The Prime Minister, Deputy Prime Minister, and Drought Minister announced last year if the Coalition was elected it would add 14 local government areas to the list of councils eligible for grants of up to $1 million.

But a response provided as part of Senate estimates shows that six of the councils did not meet the requirement that at least 17 per cent of workers in the local government authority be employed in agriculture.

The criteria for the fund became the subject of contention late last year, when Victorian shire Moyne, experiencing one of its best springs in years, rejected the opportunity to apply, despite being considered eligible.

The program was also questioned when drought-stricken Moira Shire, also in Victoria, was deemed ineligible for the grant because 16.9 per cent of its workforce was employed in primary industry, despite it being in drought.

This week, Moira Shire was made eligible, when the government added 52 councils to the list of those invited to apply for the Drought Communities Program.

Of the 14 councils announced eligible as an election commitment in April 2019, 13 were in Coalition-held electorates and just one – Alexandrina in South Australia’s Mayo – was independent.

Michael McCormack and David Littleproud’s offices referred the ABC to Agriculture Minister Bridget McKenzie, who was the Minister for Regional Services when the 14 councils were added to the Drought Communities Program.

A spokeswoman for Senator McKenzie said “the Minister rejects the characterisation of the program, which delivered much-needed funding to drought-affected areas”.
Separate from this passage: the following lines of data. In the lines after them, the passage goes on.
--- config.mk ---
export PLATFORM = sky130hd
export DESIGN_NAME = player_bullet
export DESIGN_NICKNAME = d
export VERILOG_FILES = /design/src/rtl/player_bullet.sv
export SDC_FILE = /design/constraint.sdc
export NUM_CORES = 1
export LEC_CHECK = 0
export CAP_MARGIN = 5
export CORE_UTILIZATION = 45
export CTS_CLUSTER_SIZE = 10
export DETAILED_ROUTE_END_ITERATION = 10
export GPL_ROUTABILITY_DRIVEN = 0
export PLACE_DENSITY = 0.82
export SLEW_MARGIN = 20
export SYNTH_ARGS = -nofsm -noshare
export SYNTH_HDL_FRONTEND = slang
export SYNTH_SLANG_ARGS = --single-unit
--- constraint.sdc ---
create_clock -name clk -period 3.8 [get_ports clk]
set_input_delay 1.14 -clock clk [delete_from_list [all_inputs] [get_ports clk]]
set_output_delay 1.14 -clock clk [all_outputs]
set_load 0.01 [all_outputs]
`config.mk`:
```
export PLATFORM = sky130hd
export DESIGN_NAME = mux8_1_reg
export DESIGN_NICKNAME = d
export VERILOG_FILES = /design/src/rtl/mux8_1_reg.sv
export SDC_FILE = /design/constraint.sdc
export NUM_CORES = 1
export LEC_CHECK = 0
export ABC_AREA = 1
export CAP_MARGIN = 30
export CORE_ASPECT_RATIO = 0.5
export CORE_MARGIN = 2
export CORE_UTILIZATION = 33
export CTS_CLUSTER_DIAMETER = 50
export DETAILED_ROUTE_END_ITERATION = 10
export PLACE_DENSITY = 0.9
export SYNTH_ARGS = -nofsm -noshare
export SYNTH_HDL_FRONTEND = slang
export SYNTH_HIERARCHICAL = 1
export SYNTH_SLANG_ARGS = --single-unit
```
`constraint.sdc`:
```
create_clock -name clk -period 0.92 [get_ports clk]
set_input_delay 0.138 -clock clk [delete_from_list [all_inputs] [get_ports clk]]
set_output_delay 0.138 -clock clk [all_outputs]
set_load 0.005 [all_outputs]
```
“The aim of the program was to get support to where it was needed.”

Senator McKenzie is under pressure to resign over her role in the $100 million community sports grants program, which has been criticised for political bias.

‘Political games’

Responding to the revelation that six of the 14 councils did not meet eligibility criteria for the drought programs, opposition spokeswoman Catherine King said the government must “come clean” on why it had invited those councils to apply for the funding.

“Australians are fed up with the secrecy and political games from the Morrison government on the drought,” Ms King said.
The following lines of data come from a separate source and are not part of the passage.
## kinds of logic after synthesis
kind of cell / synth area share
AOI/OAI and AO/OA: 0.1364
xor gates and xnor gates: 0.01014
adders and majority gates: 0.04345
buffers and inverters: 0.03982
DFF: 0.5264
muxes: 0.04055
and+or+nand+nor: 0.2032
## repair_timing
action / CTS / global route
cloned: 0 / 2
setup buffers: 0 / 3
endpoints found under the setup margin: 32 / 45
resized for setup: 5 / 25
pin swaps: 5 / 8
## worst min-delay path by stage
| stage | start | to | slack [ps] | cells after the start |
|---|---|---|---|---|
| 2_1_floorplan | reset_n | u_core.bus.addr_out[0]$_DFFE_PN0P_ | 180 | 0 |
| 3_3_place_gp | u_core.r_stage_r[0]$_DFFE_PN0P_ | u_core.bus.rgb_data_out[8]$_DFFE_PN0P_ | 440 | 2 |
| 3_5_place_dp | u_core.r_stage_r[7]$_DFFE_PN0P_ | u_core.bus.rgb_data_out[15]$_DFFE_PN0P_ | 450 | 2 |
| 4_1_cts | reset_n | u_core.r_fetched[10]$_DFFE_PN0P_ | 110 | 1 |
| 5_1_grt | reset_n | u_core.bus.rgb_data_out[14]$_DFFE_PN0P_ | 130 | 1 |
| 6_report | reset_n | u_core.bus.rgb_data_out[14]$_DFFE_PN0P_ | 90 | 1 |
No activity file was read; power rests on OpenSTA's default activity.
Speaking in Blayney on Tuesday, Mr Littleproud announced the eligibility criteria for the Drought Communities Program had changed following advice from consultants EY.

“They’ve recommended that we take now two consecutive years of rain deficiency rather than one in two and they’ve also recommended that there be a scaling for those populations under a thousand. Those shires under a thousand, they should get $500,000 dollars and those above should get $1 million,” Mr Littleproud said.

“In light of the harshness of those recommendations, we’ve allowed for the agricultural employment to also include the downstream employment.

“Those in the processing sector, in abattoirs, to be included in our total agricultural employment data number, but also reduced that from 17 per cent to 12 per cent and allow and prescribe a defined allowance for the Minister to make a decision, down to 7 per cent.”

The 14 councils added to the Drought Communities Program during last year’s election campaign were: Balranald, Berrigan, Coolamon, Federation, Hay, Adelaide Plains, Alexandrina, Copper Coast, Port Pirie City and District, Renmark Paringa, Unincorporated Far North, Latrobe, Mildura, and Yarriambiak.

There are 163 councils across Australia eligible for the Drought Communities Program.